The main objective is to provide a high quality integration of ROS 1 and ROS 2 with Orocos that can be used out of the box by robotics companies developing real-time robotic systems.

The technical objectives are

  • to upgrade the ROS 1 integration with Orocos for smooth interoperation between the core ROS tooling and functionality, and
  • to provide the integration of ROS 2 with Orocos in order to communicate data between both frameworks in a real-time safe way.

Moreover we intend to provide this integration as open-source software freely available to the community, to document the software following the best practices established in the ROS community, and provide examples and tutorials on its use.

Development is already ongoing. A short overview on the status:

  • Finalizing the release of the Orocos Toolchain 2.10 into active ROS 1 and ROS 2 distributions (orocos-toolchain/orocos_toolchain#18)

  • Orocos - ROS 1 integration recent updates (rtt_ros_integration)

    • Generalized support for ROS service calls using real-time safe Orocos operation callers and providing ROS services that execute as Orocos operations in a real-time context, e.g. by adapting std_srvs/Empty or custom user-types to the signature of the respective operation
    • There are many ideas on how to improve and the existing rtt_ros_integration packages and integrate Orocos application with ROS deployments more smoothly. Most new work will be taken up over summer.
  • We are about to conclude the new Orocos - ROS 2 integration which can be found here: https://github.com/orocos/rtt_ros2_integration

    • RTT typekit generation from ROS 2 interface packages (messages, services and actions)
    • native ROS 2 transport to connect ports to ROS 2 publishers and subscribers (rtt_ros2_topics)
    • bridge ROS 2 services to RTT operations (rtt_ros2_services)
    • read/write ROS 2 parameters from an RTT service (rtt_ros2_params)
    • Unit test coverage for core functionality
    • Setup and integration with continuous integration tools (ROS-I CI)
  • After the first functional ROS 2 integration is ready and if time allows us, we would like to address some more advanced topics, for example to

    • adapt the RTT port API for better integration with ROS intra-process publishing, loaned messages and custom allocators,
    • refactor the Orocos package build system based on pkg-config to better integrate with modern CMake and build systems used by the ROS community, like catkin and ament
  • Documentation, quality and community management

    • Reinstated (+ will renew) the orocos.org website and documentation
    • Orocos documentation generated from Markdown documents, maintained in the source repositories
    • We’re collecting all existing documentation, examples and tutorials. We would be more than happy to have you involved to plug the holes!

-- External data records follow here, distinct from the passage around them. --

[flow/run.sh]
#!/bin/bash
# OpenROAD 26Q1-2900-gdf79404cd8, Yosys 0.63+post, stock flow scripts
make -C /OpenROAD-flow-scripts/flow DESIGN_CONFIG=/design/flow/config.mk WORK_HOME=/design/flow/orfs finish
[flow/constraint.sdc]
current_design mealydesign

set clk_period 1.0
set clk_io_pct 0.2

create_clock -name clk0 -period $clk_period [get_ports {clk}]

set non_clock_inputs [all_inputs -no_clocks]
set_input_delay [expr $clk_period * $clk_io_pct] -clock clk0 $non_clock_inputs
set_output_delay [expr $clk_period * $clk_io_pct] -clock clk0 [all_outputs]
[flow/config.mk]
export PLATFORM = sky130hd
export DESIGN_NAME = mealydesign
export DESIGN_NICKNAME = mealydesign
export VERILOG_FILES = /design/flow/design.v
export SDC_FILE = /design/flow/constraint.sdc
export NUM_CORES = 4
export LEC_CHECK = 1
export CORE_AREA = 10 10 70 70
export DIE_AREA = 0 0 80 80
[flow/design.v]
module mealydesign(
input in,
input clk,
input rst, 
output reg out
);
reg[2:0]cst;
reg[2:0]nst;
parameter s0 = 3'b000;
parameter s1 = 3'b001;
parameter s2 = 3'b010;
parameter s3 = 3'b011;
parameter s4 = 3'b100;
parameter s5 = 3'b101;
parameter s6 = 3'b110;
always@(posedge clk)
begin
if(rst)
begin
out = 1'b0;
cst = s0;
nst = s0;
end
else
begin
cst = nst;
case(cst)
s0:if(in)
begin
out=1'b0;
nst=s1;
end
else
begin
out=1'b0;
nst=s0;
end
s1:if(in)
begin
out=1'b0;
nst=s2;
end
else
begin
out=1'b0;
nst=s0;
end
s2:if(in)
begin
out=1'b0;
nst=s2;
end
else
begin
out=1'b0;
nst=s3;
end
s3:if(in)
begin
out=1'b0;
nst=s1;
end
else
begin
out=1'b0;
nst=s4;
end
s4:if(in)
begin
out=1'b0;
nst=s5;
end
else
begin
out=1'b0;
nst=s0;
end
s5:if(in)
begin
out=1'b0;
nst=s6;
end
else
begin
out=1'b0;
nst=s0;
end
s6:if(in)
begin
out=1'b1;
nst=s0;
end
else
begin
out=1'b0;
nst=s0;
end
endcase
end
end
endmodule
==> job_summary.md <==
## Implementation flow summary

| Metric | Value |
|---|---|
| Status | `complete, no violations` |
| Fmax | `1080 MHz` |
| Crit Reg-Reg Endpoint | `nst[0]` |
| Largest net degree at the start of global routing | `6` |
| RSZ-0062 raised after global routing | `false` |
| Total die size | `6400 um2` |
| Min cycle time layout | `0.929 ns` |
| Syn Inst Count | `25` |
| Largest delay share family, worst path | `flip-flops` |
| 1st-iter DRT viols | `24` |
| Via-per-instance ratio | `2.53` |
| Die y size | `80 um` |
| CTS tree | `yes` |
| CTS HTree Levels | `1` |
| Critical Path Start | `out` |
| Fraction of layout cells with a size suffix above 1 | `0.219` |
| Avg Cell Area, Syn | `10.1 um2` |
| Registers, synthesis | `8` |
| Overall die width | `80 um` |
| Yosys stat area | `253 um2` |
| CTS sink count | `8` |
| Root Buffer | `clkbuf_4` |
| Setup Viol. Count Final | `0` |
| Lkg Pwr | `0.000122 uW` |
| Aoi share | `0.0495` |
| GPL Wtd Cong | `0.820` |
| Final worst setup slack | `0.0714 ns` |
| WL per Instance | `6.30 um` |
| Distinct cells, synth | `9` |
| Design area | `380 um2` |
| Top-area cell share | `0.634` |
| Critical path type | `reg2out` |
| Final Hold Fails | `0` |
| Core Area | `3420 um2` |
| Power Density | `1580 nW/um2` |
| Drt pass-1 iters | `2` |
| Setup Slack @ Placement | `-0.0977 ns` |
| Remaining Overflow, GRT | `0` |
| Area added between synthesis and finish | `50.5%` |
| Cell count along the critical path | `1` |
| Simple-gate portion of the synthesized area | `0.287` |
| DP HPWL | `342 um` |
| Vias in the first global route | `200` |
| Reg2reg path depth | `2` |
| Placed Area | `348 um2` |
| Num ports | `4` |
| Yosys warns | `1` |
| Yosys xor share | `0` |
| Maximum clock insertion buffer count | `2` |
| DRC viols | `0` |
| R2r setup slk | `0.12 ns` |
| Commonest flop | `dfxtp_1` |
| Critical path buffer and inverter count | `1` |
| Synth top cells by count | `8 x dfxtp_1, 8 x nor2_1, 2 x inv_1, 2 x nor3b_1` |
| Tightest Pin Transition | `0.243 ns` |
| First-pass GRT wire length | `890 um` |
| Synthesized area | `253 um2` |
| Cell taking the most area after synthesis | `dfxtp_1` |
| Crit Reg-Reg Startpoint | `nst[4]` |
| Cell total in the yosys stat output | `25` |
| Asr flop ratio synth | `0` |
| Adders+Majority by Area | `0` |
| Pins Over Slew Limit | `0` |
| Post-route ant nets | `0` |
| CP max stage delay | `0.32 ns` |
| TritonCTS Buffers | `3` |
| Port Buffers | `3` |
| Clock slew at reported path FFs | `0.06 ns` |
| Worst clock skew | `0.0113 ns` |
| Clk latency of the worst-skew pair | `0.25 ns` |
| Critical path's slowest cell | `dfxtp_2` |
| Worst Setup Start Kind | `flip-flop` |
| CP Capture Type | `primary output` |
| GRT Total Usage | `0.0186` |
| Critical path peak fanout | `2` |
| Floorplan core density | `0.0740` |
| Post-synth EDFFs | `0` |
| Worst path required time | `0.80 ns` |
| Initial antenna violation count | `1` |
| Detailed Route WL | `498 um` |
| Via count | `200` |
| Synth Seq Share | `0.634` |
| CP arrival | `0.73 ns` |
| Worst setup path end | `out` |
| FP Rows | `21` |
| FILL cells | `397` |
| Total tool warning count | `25` |
| Rel. slew slack | `0.837` |
| Setup tns final | `0 ns` |
| VDD IR max | `0.375 mV` |
| Tcrit/Tclk final | `0.929` |
| Crit-path cells | `clkdlybuf4s15_1` |
| Top non-seq family | `simple AND/OR/NAND/NOR gates` |
| # Max-Cap Violations | `0` |
| Cell area leaders | `dfxtp_1 63%, nor2_1 12%, nor3b_1 5.9%` |
| Mux frac, synth | `0` |
| Hold Path Class | `reg2reg` |
==> registers in the layout (all words and copies together) (netlist names) <==
signal,count
nst,7
out,1
==> logic make-up (layout without fill, tap and decap cells) <==
group | Yosys count | count (layout)
DFF | 8 | 8
AOI/OAI and AO/OA | 2 | 2
other | 0 | 1
buffers and inverters | 2 | 9
and+or+nand+nor | 13 | 13
==> routing by layer <==
layer  wire length [um]  global-route usage
met5                  0                   0
met4                  0             0.00176
met3                101              0.0250
met2                164              0.0209
met1                232              0.0208
==> tightest hold or removal path, delay by kind of cell (launching register included) <==
family	cells	cell delay, ns
buf+inv	1	0.06
flops	1	0.31
simple gates	1	0.04
==> through the flow <==
step / utilization / total power (uW) / std cells / hold WS, ns
6_report: 0.111 / 602 / 79 / 0.446
5_1_grt: 0.111 / 636 / 79 / 0.471
4_1_cts: 0.109 / 608 / 78 / 0.442
3_5_place_dp: 0.102 / 367 / 75 / 0.430
3_3_place_gp: 0.102 / 366 / 75 / 0.429
2_1_floorplan: - / 349 / 25 / 0.272
==> final cells by class <==
cell class | instances | area (um2) | area share
Sequential cell | 8 | 161 | 0.424
Multi-Input combinational cell | 15 | 91.3 | 0.240
Tap cell | 46 | 57.6 | 0.151
Timing Repair Buffer | 4 | 37.5 | 0.0987
Clock buffer | 3 | 22.5 | 0.0592
Inverter | 2 | 7.51 | 0.0197
Antenna cell | 1 | 2.50 | 0.00658
==> how the worst min path moves through the flow <==
stage | end | start | slack [ns] | cells past startpoint
after CTS | nst[3] | nst[5] | 0.44 | 2
after global routing | nst[3] | nst[5] | 0.47 | 2
final | nst[3] | nst[5] | 0.45 | 2
==> cells in the final DEF (no fill, tap or decap) <==
| master | instances |
|---|---|
| clkdlybuf4s15_1 | 1 |
| clkdlybuf4s50_1 | 2 |
| clkbuf_4 | 3 |
| a22oi_1 | 1 |
| buf_4 | 1 |
| nand2b_1 | 1 |
| nor3b_1 | 2 |
| dfxtp_1 | 7 |
| o21ai_0 | 1 |
| diode_2 | 1 |
| inv_1 | 2 |
| nor4_2 | 1 |
| dfxtp_2 | 1 |
| nor4b_2 | 1 |
| nor2_1 | 8 |
==> what timing repair did <==
item | 4_1_cts | 5_1_grt
endpoints found under the setup margin | 1 | 1
setup buffers | 0 | 0
hold buffers | 0 | 0
gates cloned | 0 | 0
resized | 3 | 1
==> where the power goes <==
part	switching, uW	internal (uW)	total [uW]
registers	5.00	326	331
logic	13.4	16.5	29.9
clock network	104	137	241
Power and IR drop assume default switching activity.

We are looking forward to your involvement!

Shortly we will be sending more details on how we see the community portal and the technical work, followed by a questionnaire to collect your input and requirements. For now, please use this ROS Discourse topic for questions, comments, or just to express your interest in the topic.

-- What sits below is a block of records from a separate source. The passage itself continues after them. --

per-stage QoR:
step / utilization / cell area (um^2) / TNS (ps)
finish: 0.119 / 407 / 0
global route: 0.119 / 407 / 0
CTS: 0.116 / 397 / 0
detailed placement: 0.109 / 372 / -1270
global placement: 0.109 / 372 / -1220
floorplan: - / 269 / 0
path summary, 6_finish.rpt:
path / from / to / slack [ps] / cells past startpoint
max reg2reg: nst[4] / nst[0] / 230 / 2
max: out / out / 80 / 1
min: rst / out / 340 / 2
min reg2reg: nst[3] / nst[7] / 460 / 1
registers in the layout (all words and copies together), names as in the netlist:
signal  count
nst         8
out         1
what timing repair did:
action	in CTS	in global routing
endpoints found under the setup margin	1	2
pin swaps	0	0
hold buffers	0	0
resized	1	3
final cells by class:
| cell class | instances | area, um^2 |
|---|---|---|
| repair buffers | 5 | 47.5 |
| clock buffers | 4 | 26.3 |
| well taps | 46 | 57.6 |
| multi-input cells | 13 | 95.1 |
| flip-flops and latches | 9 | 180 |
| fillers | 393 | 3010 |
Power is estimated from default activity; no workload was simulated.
==> design/flow/design.v <==
module clock_divider(
input fast_clock,
input rst,
output slow_clock,
output seg_clock
);
parameter COUNTER_SIZE = 24;
parameter COUNTER_MAX = (2**COUNTER_SIZE)-1;
reg [COUNTER_SIZE-1:0] count;
always@(posedge fast_clock or negedge rst)
begin
	if(!rst)
		count <= 0;
	else
		begin
			if(count==COUNTER_MAX)
				count <= 0;
			else
				count <= count + 1'b1;
		end
end
assign slow_clock = count[COUNTER_SIZE-1];
assign seg_clock	= count[COUNTER_SIZE-10];
endmodule
module contador4bits(
input clk, rst, ena,
output reg [3:0] Qdata
);
always@(posedge clk)
begin
	if(!rst)
		Qdata <= 4'd0;
	else
		begin
			if(ena)
				Qdata <= Qdata + 1'b1;
			else
				Qdata <= Qdata;
		end
end
endmodule
==> flow/design.v <==
module mat_mul_first(
	input wire clk,
	input wire reset_n,
	input wire [ (2 * 16)-1 : 0] IN,
	input wire [ (2 * 16)-1 : 0] W,
	input wire data_in1,
	output wire ready1,
	output reg [ 16-1 : 0] element1
);
reg [2:0] STATE;
reg [2:0] NEXT_STATE;
parameter IDLE = 0;
parameter START = 1;
parameter ADD = 3;
parameter DONE = 4;
reg temp_ready;
reg parse_done;
reg operation_done;
reg [9:0] count;
reg [(16-1) : 0] parse_in [0: 2-1];
reg [(16-1) : 0] parse_w [0: 2-1];
reg [(16-1) : 0] temp_element;
assign ready1 = temp_ready;
always @(posedge clk) begin
	if(STATE == IDLE) begin
		if(data_in1==1) begin
			element1 = 0;
			count = 0;
			parse_done = 0;
			operation_done = 0;
			NEXT_STATE = START;
		end
		else begin
			temp_ready = 1;
			NEXT_STATE = IDLE;
		end
	end
	else if(STATE == START) begin
		temp_ready = 0;
		if(count == 2) begin
			if(element1[15] == 1) element1 = 0;
			NEXT_STATE = DONE;
		end
		else if(parse_done == 1)begin
			if((parse_in[count] == 16'd0) || parse_w[count] == 16'd0) begin
				temp_element = 0;
			end
			else begin
				temp_element[(16 - 2):0] = parse_in[count][(16 - 2):0] * parse_w[count][(16 - 2):0] ;
		    		temp_element[16 - 1] = (parse_in[count][16 - 1] ^ parse_w[count][16 - 1]);
			end
			parse_done = 0;
			operation_done = 1;
			NEXT_STATE = START;
		end
		else if(operation_done == 1)begin
			element1 = element1 + temp_element;
			count = count + 1;
			parse_done = 0;
			operation_done = 0;
			NEXT_STATE = START;
		end 
		else begin
			parse_in[count] = IN[16*count+: 16];
			parse_w[count] = W[16*count+: 16];
			parse_done = 1;
			operation_done = 0;
			NEXT_STATE = START;
		end
	end
	else if(STATE == DONE) begin
		NEXT_STATE = IDLE;
		temp_ready = 1;
	end
	else begin
		NEXT_STATE = IDLE;
	end
end
always @(posedge clk) begin
	if(reset_n == 0) begin
		STATE <= IDLE;
	end
	else begin 
		STATE <= NEXT_STATE;
	end
end
endmodule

For the technical work, we will use the issue tracker of the GitHub repositories linked above to detail the plans and to discuss.

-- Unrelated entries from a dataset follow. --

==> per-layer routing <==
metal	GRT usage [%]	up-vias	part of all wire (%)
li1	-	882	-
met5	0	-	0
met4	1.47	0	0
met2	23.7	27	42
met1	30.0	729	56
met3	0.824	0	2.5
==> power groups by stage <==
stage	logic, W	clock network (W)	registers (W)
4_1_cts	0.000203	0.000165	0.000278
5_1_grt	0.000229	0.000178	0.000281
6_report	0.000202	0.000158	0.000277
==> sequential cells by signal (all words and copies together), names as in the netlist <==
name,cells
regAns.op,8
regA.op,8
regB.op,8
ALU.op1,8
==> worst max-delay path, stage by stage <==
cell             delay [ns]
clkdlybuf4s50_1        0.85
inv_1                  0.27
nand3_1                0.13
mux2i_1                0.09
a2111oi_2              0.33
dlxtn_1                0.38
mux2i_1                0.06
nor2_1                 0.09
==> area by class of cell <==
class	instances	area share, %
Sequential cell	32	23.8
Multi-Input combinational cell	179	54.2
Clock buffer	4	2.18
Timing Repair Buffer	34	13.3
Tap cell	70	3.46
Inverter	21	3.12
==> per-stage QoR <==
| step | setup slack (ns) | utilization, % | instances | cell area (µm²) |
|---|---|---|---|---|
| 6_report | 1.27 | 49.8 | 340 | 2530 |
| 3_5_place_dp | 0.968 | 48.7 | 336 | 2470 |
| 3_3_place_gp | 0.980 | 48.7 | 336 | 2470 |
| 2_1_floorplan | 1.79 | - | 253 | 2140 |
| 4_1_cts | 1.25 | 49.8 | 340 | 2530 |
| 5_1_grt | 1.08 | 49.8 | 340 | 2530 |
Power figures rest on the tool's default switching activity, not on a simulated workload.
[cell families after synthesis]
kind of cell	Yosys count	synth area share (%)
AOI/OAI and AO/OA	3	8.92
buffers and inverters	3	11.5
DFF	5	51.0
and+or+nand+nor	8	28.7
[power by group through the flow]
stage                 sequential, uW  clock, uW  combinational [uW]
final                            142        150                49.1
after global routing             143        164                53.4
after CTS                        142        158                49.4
File: design/flow/config.mk
export PLATFORM = sky130hd
export DESIGN_NAME = datapath
export DESIGN_NICKNAME = datapath
export VERILOG_FILES = /design/flow/design.v
export SDC_FILE = /design/flow/constraint.sdc
export NUM_CORES = 4
export LEC_CHECK = 1
export CORE_UTILIZATION = 50
File: design/flow/constraint.sdc
current_design datapath

set clk_period 3.7
set clk_io_pct 0.2

create_clock -name clk0 -period $clk_period [get_ports {Clk}]

set non_clock_inputs [all_inputs -no_clocks]
set_input_delay [expr $clk_period * $clk_io_pct] -clock clk0 $non_clock_inputs
set_output_delay [expr $clk_period * $clk_io_pct] -clock clk0 [all_outputs]
File: design/flow/design.v
`timescale 1ns / 1ps
module ALUmain(
    input [7:0]A,
	 input [7:0]B,
	 input [1:0]select,
	 output reg[7:0]op1);
	 always @(*) begin
	 if(select == 2'b000) begin
		op1 = A + B;
		end
	 else if (select == 2'b001) begin
		op1 = A - B;
		end
	 else if (select == 2'b010) begin
		 op1 = A & B;
		end
	 else if (select == 2'b011) begin
		op1 = A | B;
		end
	end
endmodule
`timescale 1ns / 1ps
module Amux(
    input [7:0]d0,
    input [7:0]d1,
    input A_select,
    output reg[7:0]op
    );
	 always@(d0,d1,A_select)
	 begin
		case(A_select)
		1'b0 : op <= d0;
		1'b1 : op <= d1;
		endcase
	 end
endmodule
`timescale 1ns / 1ps
module Bmux(
    input [7:0]d0,
    input [7:0]d1,
    input B_select,
    output reg[7:0]op
    );
	 always@(d0,d1,B_select)
	 begin
		case(B_select)
		1'b0 : op <= d0;
		1'b1 : op <= d1;
		endcase
	 end
endmodule
`timescale 1ns / 1ps
module PCcpu(
    input [3:0]Input,
	 input clk,
    input clear,
    input load,
	 output reg [3:0]Output
    );
	 reg [3:0] pcadd;
	 always@(posedge clk)
	 begin
		if(clear==1)
		begin
			pcadd = 4'b0000;
		end
		else
		begin
			if(load==1)
			begin
				pcadd = Input;
			end
		end
		Output = pcadd;
	 end
endmodule
`timescale 1ns / 1ps
module datapath(
    input [7:0] InputA,
	 input [7:0] InputB,
	 input A_select,
	 input B_select,
    input Aload,
	 input Bload,
	 input [3:0] mode,
	 input Reset,
    input Clk,
    input IRload,
    input PCload,
	 input ANSload,
    input [1:0]JSM,
	 input [1:0]select_mode,
    output [3:0] IRCU,
    output [7:0] Output
    );
	 wire [7:0] Amuxw,Bmuxw,outA,outB,ALUout,romout;
	 wire [3:0] IRPC,JSMout,in_out,PCout;
	 wire [7:0] out;
	 Amux muxA(.op(Amuxw),.d0(InputA),.d1(out),.A_select(A_select));
	 Bmux muxB(.op(Bmuxw),.d0(InputB),.d1(out),.B_select(B_select));
	 regAA regA(.op(outA),.ip(Amuxw),.clk(Clk),.clear(Reset),.load(Aload));
	 registerB regB(.op(outB),.ip(Bmuxw),.clk(Clk),.clear(Reset),.load(Bload));
	 ALUmain ALU(.A(outA),.B(outB),.select(select_mode),.op1(ALUout));
	 register_Answer regAns(.op(out),.ip(ALUout),.clk(Clk),.clear(Reset),.load(ANSload));
	 romcpu rom(.Output(romout),.Address(PCout),.clk(Clk));
	 ircpu ir(.Input(romout),.IRcu(IRCU),.IRpc(IRPC),.load(IRload),.clear(Reset),.clk(Clk));
	 mux3 muxJSM(.op(JSMout),.d0(in_out),.d1(IRPC),.d2(mode),.sel(JSM));
	 PCcpu pc(.Output(PCout),.Input(JSMout),.clk(Clk),.clear(Reset),.load(PCload));
	 incre in(.op(in_out),.ip(PCout));
	 assign Output = out;
endmodule
`timescale 1ns / 1ps
module incre(
   input [3:0]ip,
    output [3:0]op
    );
	 assign op = ip + 1; 
endmodule
`timescale 1ns / 1ps
module ircpu(
    input [7:0]Input,
    output reg[3:0]IRcu,
    output reg[3:0]IRpc,
    input load,
    input clear,
	 input clk
    );
	 reg [7:0] IRout;
	 always@(posedge clk)
     begin
        if(clear==1)
        begin
         IRout = 8'b0;
        end
        else if(clear==0)
        begin
            if(load==1)begin
					 IRout = Input;
				end
        end
		  IRpc = IRout[3:0];
		  IRcu = IRout[7:4];
     end
endmodule
`timescale 1ns / 1ps
module mux3(
    input wire[3:0]d0,
    input wire[3:0]d1,
	 input wire[1:0]d2,
    input wire [1:0]sel,
    output reg [3:0] op
    );
	 always@(d0,d1,d2,sel)
	 begin
		case(sel)
		2'b00 : op <= d0;
		2'b01 : op <= d1;
		2'b10 : op <= d2;
		endcase
	 end
endmodule
`timescale 1ns / 1ps
module regAA(
    input [7:0]ip,
    input clk,
    input clear,
    input load,
    output reg [7:0]op
    );
	 always@(posedge clk)
	 begin
		if(clear == 1)
		begin
			op = 8'h0;
		end
		else if(clear == 0)
		begin
			if(load==1)
			begin
				op = ip;
			end
		end
	 end
endmodule
`timescale 1ns / 1ps
module registerB(
    input [7:0]ip,
    input clk,
    input clear,
    input load,
    output reg [7:0]op
    );
	 always@(posedge clk)
	 begin
		if(clear == 1)
		begin
			op = 8'h0;
		end
		else if(clear == 0)
		begin
			if(load==1)
			begin
				op = ip;
			end
		end
	 end
endmodule
`timescale 1ns / 1ps
module register_Answer(
    input [7:0]ip,
    input clk,
    input clear,
    input load,
    output reg [7:0]op
    );
	 always@(posedge clk)
	 begin
		if(clear == 1)
		begin
			op = 8'h0;
		end
		else if(clear == 0)
		begin
			if(load==1)
			begin
				op = ip;
			end
		end
	 end
endmodule
`timescale 1ns / 1ps
module romcpu(
    input [3:0]Address,
    input clk,
    output reg [7:0]Output
    );
	 reg [7:0] rom [15:0];
	 always@(posedge clk)
	 begin
		rom[0] <= 8'b00110000;
		rom[1] <= 8'b01000000;
		rom[2] <= 8'b01010000;
		rom[3] <= 8'b01101011;
		rom[4] <= 8'b01111011;
		rom[5] <= 8'b10001011;
		rom[6] <= 8'b10011011;
		rom[7] <= 8'b10101011;
		rom[8] <= 8'b10111011;
		rom[9] <= 8'b11001011;
		rom[10] <= 8'b11011011;
		rom[11] <= 8'b11100000;
		rom[12] <= 8'b11111111;
		Output = rom[Address];
	 end
endmodule
File: design/flow/run.sh
#!/bin/bash
# OpenROAD 26Q1-2900-gdf79404cd8, Yosys 0.63+post, stock flow scripts
make -C /OpenROAD-flow-scripts/flow DESIGN_CONFIG=/design/flow/config.mk WORK_HOME=/design/flow/orfs finish
==> impl_metrics.yaml <==
# synthesis and place-and-route metrics
yosys:
  mux_area_frac: 0.1351
  yosys-top-cells-count: "nor2_1 (44), dfxtp_1 (40), mux2i_1 (35)"
  xor_area_frac: 0.01540
  syn-instance-count: 324
  synth_area_per_cell_um2: 8.778
  synthArstFlopShare: 0
  synth-simple-area-share: 0.1210
  ys_chip_area_um2: 2844
  synth_top_area_share: 0.2816
  fa_ha_area_frac: 0.1540
  top_cells_by_area: "dfxtp_1 (28%), ha_1 (14%), mux2i_1 (12%)"
  flop_cell: "dfxtp_1"
  synth-edff-count: 0
  compound_area_frac: 0.1531
  synth.cell_area_um2: 2844
  yosys.area.top_type: "dfxtp_1"
  yosysWarnings: 36
  numSynthFlops: 52
  logic_family: "adder cells"
  ys_cells: 324
  synth_top_cell_by_count: "nor2_1"
  synth_cell_types: 46
sta:
  final.min_clock_period_ps: 2911
  setup_ws_ps: 789.4
  final_max_slew_viol_count: 0
  rsz0062_at_grt: "false"
  timing.fmax_ghz: 0.3436
  fin_skew_ps: 4.187
  untimed_endpoints: 12
  finalSetupViolCount: 0
  setup_tns_ps: 0
  tightestPinTransition_ps: 615.7
  unclocked_pins: 12
  finalCritPeriodShare: 0.7866
  relSlewSlack: 0.5883
  finalHoldViolations: 0
worst_hold_path:
  hp-class: "reg2reg"
clock_network:
  hold_buffers: 0
  cts_buffers: 5
  cts_tree: "yes"
  cts_resized: 0
  clk_pin_slew_ps: 80
  htreeDepth: 2
  clk_path_buf_depth: 2
  clock_latency_ps: 290
  cts_root_buf: "clkbuf_8"
  post-cts-setup-buffer-count: 0
floorplan:
  die_area_um2: 5994
  dieWidth_um: 77.42
  pin_count: 45
  core-area_um2: 5507
  fp_util: 0.5165
  die_h_um: 77.42
  rows: 27
finish:
  fillers: 514
  drive_gt1_frac: 0.04683
  layout.area.comb_um2: 1675
  syn_to_final_growth_pct: 19.93
  register_area_um2: 980.9
detailed_routing:
  dr.pass1.iters: 4
  viasPerCell: 5.016
  drc: 0
  insertedDiodeCount: 0
  vias: 2182
  avgRoutedWirePerCell_um: 13.03
  wl_mm: 5.668
  first_iter_violations: 68
  postRouteAntennaNets: 0
setup_path:
  cp-end-kind: "register"
  cp_max_fo: 17
  crit_type: "in2reg"
  cp-start-kind: "primary input"
  cp.required_ps: 3940
  arrival_ps: 3150
grt:
  grt_pass1_vias: 2003
  grt_use_total: 0.2011
  overflow: 0
  antenna_found_initial: 0
  grt_max_degree: 35
  grt_pass1_wl_mm: 9.397
placement:
  port_buffers: 42
  dp_hpwl_mm: 4.276
  gp_congestion: 0.8409
  place_ws_ps: 498.4
pwr:
  pwr_density_cell_nw_per_um2: 325.4
  peakVddDrop_mv: 0.2367
  p_leak_nw: 1.498
  total_power_mw: 1.110
status:
  status: "finished, final reports clean"
job:
  max-cap-violations: 0
  warnings: 49
## layout make-up
| type | count | area share |
|---|---|---|
| multi-input cells | 229 | 0.4912 |
| flip-flops and latches | 52 | 0.2876 |
| repair buffers | 44 | 0.1277 |
| inverters | 30 | 0.03302 |
| well taps | 72 | 0.02641 |
| clock buffers | 5 | 0.02018 |
| clock inverters | 3 | 0.01394 |
## where the power goes
| part | total, mW | switching (mW) | internal (mW) |
|---|---|---|---|
| Sequential | 0.494 | 0.0232 | 0.471 |
| Combinational | 0.250 | 0.124 | 0.126 |
| Clock | 0.365 | 0.162 | 0.203 |
| Total | 1.11 | 0.309 | 0.800 |
## metrics by stage
stage | std cells | utilization | area [um2] | hold slack [ps]
2_1_floorplan | 331 | - | 2870 | 436.5
3_3_place_gp | 427 | 0.5983 | 3294 | 456.3
3_5_place_dp | 427 | 0.5983 | 3294 | 459.3
4_1_cts | 435 | 0.6194 | 3411 | 480.6
5_1_grt | 435 | 0.6194 | 3411 | 511.5
6_report | 435 | 0.6194 | 3411 | 472.8
## registers in the layout, summed over array words and instances, names as in the netlist
register / count
regA.op: 8
rom.Output: 6
ALU.op1: 8
pc.Output: 4
regB.op: 8
muxJSM.op: 4
regAns.op: 8
ir.IRout: 5
ir.IRcu: 1
## routing by layer
metal / track usage / up-vias / wire length (um)
li1: - / 1174 / -
met1: 0.3003 / 979 / 2880
met2: 0.3186 / 27 / 2484
met3: 0.04421 / 2 / 275
met4: 0.01509 / 0 / 28
met5: 0 / - / 0
## cells by family (layout without fill, tap and decap cells)
logic type               after synthesis  after routing
AND/OR/NAND/NOR                       78             78
AND-OR/OR-AND                         66             66
buffers and inverters                 50             82
flip-flops                            40             40
multiplexers                          38             38
adder cells (fa/ha/maj)               34             34
latches                               12             12
XOR/XNOR                               5              5
other                                  1              8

Stay tuned for more updates!

Best regards,
Johannes and the Intermodalics/Orocos team

18 Likes

Really looking forward to this.

In my opinion OROCOS has always been an awesome project to use stand-alone but also a valuable companion to ROS.

It’s great your work in this FTP will allow users of ROS 2 to benefit from the same symbiosis :robot:

(to avoid seeming partial to this FTP in the ROSin contect: I’ve abstained from voting when this FTP was evaluated by the evaluation committee, the decision to grant this proposal was taken without me)

3 Likes

This is excellent news. I’m glad that this project is moving forward and I’ll be happy to contribute !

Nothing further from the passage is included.